An investment that had half of one of these features and half of the other–like a low risk investment that would have the potential to grow multiple times in value–would be a rare example of a market mispricing of risk. These are the kinds of discoveries that active investors look for; when they find high risk priced into a low return, they will short it; inversely, low risk priced into a high return attracts investment.

This dynamic drives credit markets in a natural and mathematically proportional fashion. It would not be too absurd to describe the relationship as beautiful. In credit such as corporate bonds, high interest translates into higher risk and vice versa. In most situations, then, U.S. Treasuries will yield less than municipal bonds, because the U.S. government is less likely to default than municipalities. Those munis, on the other hand, will yield less than corporate bonds. Then–and here’s where the beauty comes in–as the secondary market for these assets reassesses the potential risk in these assets, they will price them accordingly in an auction. Thus, when demand for a bond is high, its price rises and its yield falls. This dynamic also holds for dividend yielding stocks, although the dynamic is not as mathematical and consistent as it is with bonds.

If this dynamic, which is at the heart of finance and a basic truism, is to be expected throughout all markets all the time, why do we sometimes see, for instance, a corporate bond yield less than a government bond yield for the country that houses that corporation? In the past, Apple (AAPL) has issued bonds that have yielded less than U.S. Treasury bonds. How is this pricing possible?
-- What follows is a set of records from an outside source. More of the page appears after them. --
--- config.mk ---
export PLATFORM = sky130hd
export DESIGN_NAME = dma_pack_fifo_flat
export DESIGN_NICKNAME = d
export VERILOG_FILES = /design/src/rtl/dma_pack_fifo_pkg.sv /design/src/rtl/dma_pack_fifo_if.sv /design/src/rtl/dma_pack_fifo_byte_rot.sv /design/src/rtl/dma_pack_fifo.sv /design/src/flat_wrapper.sv
export SDC_FILE = /design/constraint.sdc
export NUM_CORES = 1
export LEC_CHECK = 0
export CAP_MARGIN = 30
export CORE_UTILIZATION = 45
export CTS_BUF_LIST = sky130_fd_sc_hd__clkbuf_16
export DETAILED_ROUTE_END_ITERATION = 16
export DONT_BUFFER_PORTS = 1
export SLEW_MARGIN = 20
export SYNTH_ARGS = -nofsm -noshare
export SYNTH_HDL_FRONTEND = slang
export SYNTH_HIERARCHICAL = 1
export SYNTH_SLANG_ARGS = --single-unit
--- constraint.sdc ---
create_clock -name i_clk -period 17.66 [get_ports i_clk]
set_clock_uncertainty 0.2 [all_clocks]
set_input_delay 5.298 -clock i_clk [delete_from_list [all_inputs] [get_ports i_clk]]
set_output_delay 5.298 -clock i_clk [all_outputs]
set_load 0.02 [all_outputs]
--- src/rtl/dma_pack_fifo_pkg.sv ---
// Shared types and helpers for the DMA pack FIFO: transfer size and write-ceiling
// codes, plus their byte-count decoders.
package dma_fifo_pkg;

    typedef enum logic [1:0] {B1, B2, B4, B8} size_code_e;
    typedef enum logic [1:0] {QUARTER, HALF, THREE_QUARTER, FULL} thresh_e;

    function automatic logic [3:0] size_bytes(size_code_e code);
        case (code)
            B1:      return 4'd1;
            B2:      return 4'd2;
            B4:      return 4'd4;
            B8:      return 4'd8;
            default: return 4'd0;
        endcase
    endfunction

    // Ceiling in bytes: (t+1)/4 of a 2^size_exp byte buffer.
    function automatic int unsigned thresh_bytes(thresh_e t, int unsigned size_exp);
        return ((32'(t) + 32'd1) << size_exp) >> 2;
    endfunction

endpackage

--- src/rtl/dma_pack_fifo_if.sv ---
// Request/response bundle of the DMA pack FIFO; master drives requests, slave is the FIFO.
interface dma_pack_fifo_if #(
    parameter int unsigned WBUS     = 32,
    parameter int unsigned SIZE_EXP = 5
);
    localparam int unsigned NB = WBUS / 8;

    logic                i_clear;
    logic                i_put;
    logic [1:0]          i_put_size;
    logic [WBUS-1:0]     i_wdata;
    logic                i_pull;
    logic [1:0]          i_pull_size;
    logic                i_drain;
    logic [1:0]          i_filling_thresh;
    logic [WBUS-1:0]     o_rdata;
    logic [NB-1:0]       o_rstrb;
    logic                o_put_ok;
    logic                o_pull_ok;
    logic                o_overrun;
    logic                o_underrun;
    logic                o_size_err;
    logic                o_empty;
    logic                o_full;
    logic [1:0]          o_fullness;
    logic [SIZE_EXP:0]   o_left_put;
    logic [SIZE_EXP:0]   o_left_pull;

    modport master (
        output i_clear, i_put, i_put_size, i_wdata, i_pull, i_pull_size, i_drain,
               i_filling_thresh,
        input  o_rdata, o_rstrb, o_put_ok, o_pull_ok, o_overrun, o_underrun, o_size_err,
               o_empty, o_full, o_fullness, o_left_put, o_left_pull
    );

    modport slave (
        input  i_clear, i_put, i_put_size, i_wdata, i_pull, i_pull_size, i_drain,
               i_filling_thresh,
        output o_rdata, o_rstrb, o_put_ok, o_pull_ok, o_overrun, o_underrun, o_size_err,
               o_empty, o_full, o_fullness, o_left_put, o_left_pull
    );

endinterface

--- src/rtl/dma_pack_fifo_byte_rot.sv ---
// NB-lane byte barrel rotator, lane index taken modulo NB.
// LEFT=1: out lane k+amt <- in lane k; LEFT=0: out lane k <- in lane k+amt.
module dma_byte_rot #(
    parameter int unsigned NB   = 4,
    parameter bit          LEFT = 1'b0
) (
    input  logic [NB*8-1:0]         data_i,
    input  logic [$clog2(NB)-1:0]   amt_i,
    output logic [NB*8-1:0]         data_o
);
    localparam int unsigned NB_EXP = $clog2(NB);

    logic [NB_EXP-1:0] src;

    always_comb begin
        data_o = '0;
        src    = '0;
        for (int unsigned k = 0; k < NB; k++) begin
            src = LEFT ? NB_EXP'(k) - amt_i : NB_EXP'(k) + amt_i;
            data_o[k*8 +: 8] = data_i[src*8 +: 8];
        end
    end

endmodule
`config.mk`:
```
export PLATFORM = sky130hd
export DESIGN_NAME = seg7_scan_driver
export DESIGN_NICKNAME = d
export VERILOG_FILES = /design/src/rtl/seg7_scan_driver_pkg.sv /design/src/rtl/seg7_scan_driver_hex_glyph_decode.sv /design/src/rtl/seg7_scan_driver.sv
export SDC_FILE = /design/constraint.sdc
export NUM_CORES = 1
export LEC_CHECK = 0
export BUFFER_PORTS_ARGS = -buffer_cell sky130_fd_sc_hd__buf_2
export CAP_MARGIN = 40
export CORE_ASPECT_RATIO = 1.4
export CORE_MARGIN = 2
export CORE_UTILIZATION = 45
export CTS_CLUSTER_DIAMETER = 120
export DETAILED_ROUTE_END_ITERATION = 12
export HOLD_SLACK_MARGIN = 0.03
export PLACE_DENSITY = 0.67
export SLEW_MARGIN = 30
export SYNTH_ARGS = -nofsm -noshare
export SYNTH_HDL_FRONTEND = slang
export SYNTH_SLANG_ARGS = --single-unit
```
`constraint.sdc`:
```
create_clock -name clk -period 4.7 [get_ports clk]
set_clock_uncertainty 0.15 [all_clocks]
set_input_delay 0 -clock clk [delete_from_list [all_inputs] [get_ports clk]]
set_output_delay 0 -clock clk [all_outputs]
set_load 0.1 [all_outputs]
```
Surely the U.S. government, which can issue its own currency and thus pay back its debts whenever it wants, is by definition always less risky than AAPL’s bonds.

The simple answer to this is that bonds price in much more than default risk, and other aspects of a bond’s price were driving that discrepancy. In the case of Treasuries, the higher yields relative to Apple bonds in the mid-2010s was due to market expectations of the Fed’s higher interest rate policy to come, which would make older bonds less valuable. Thus it is clear that one cannot factor in just one risk when pricing bonds.

That makes pricing credit hard, but not impossible–and many would argue that credit markets follow much clearer rules when it comes to price discovery than equity markets. That would also imply credit markets are more rational and less volatile, the latter of which is demonstrably true. But that also means credit markets will have lower returns (again true) and less risk (for the most part, true too).

Every once in a while, then, a credit analyst will find a genuine error in the market–a bond that has been mispriced relative to its various risks. Since credit markets are less liquid and less closely analyzed than equity markets, these errors are surprisingly common–and they are great opportunities to make a profit. That is, if you have enough data to do the proper pricing and the market access to take advantage of it. That’s how, and why, big investment firms can and do crush their indexes in credit markets, even if beating the S&P 500 is so much harder.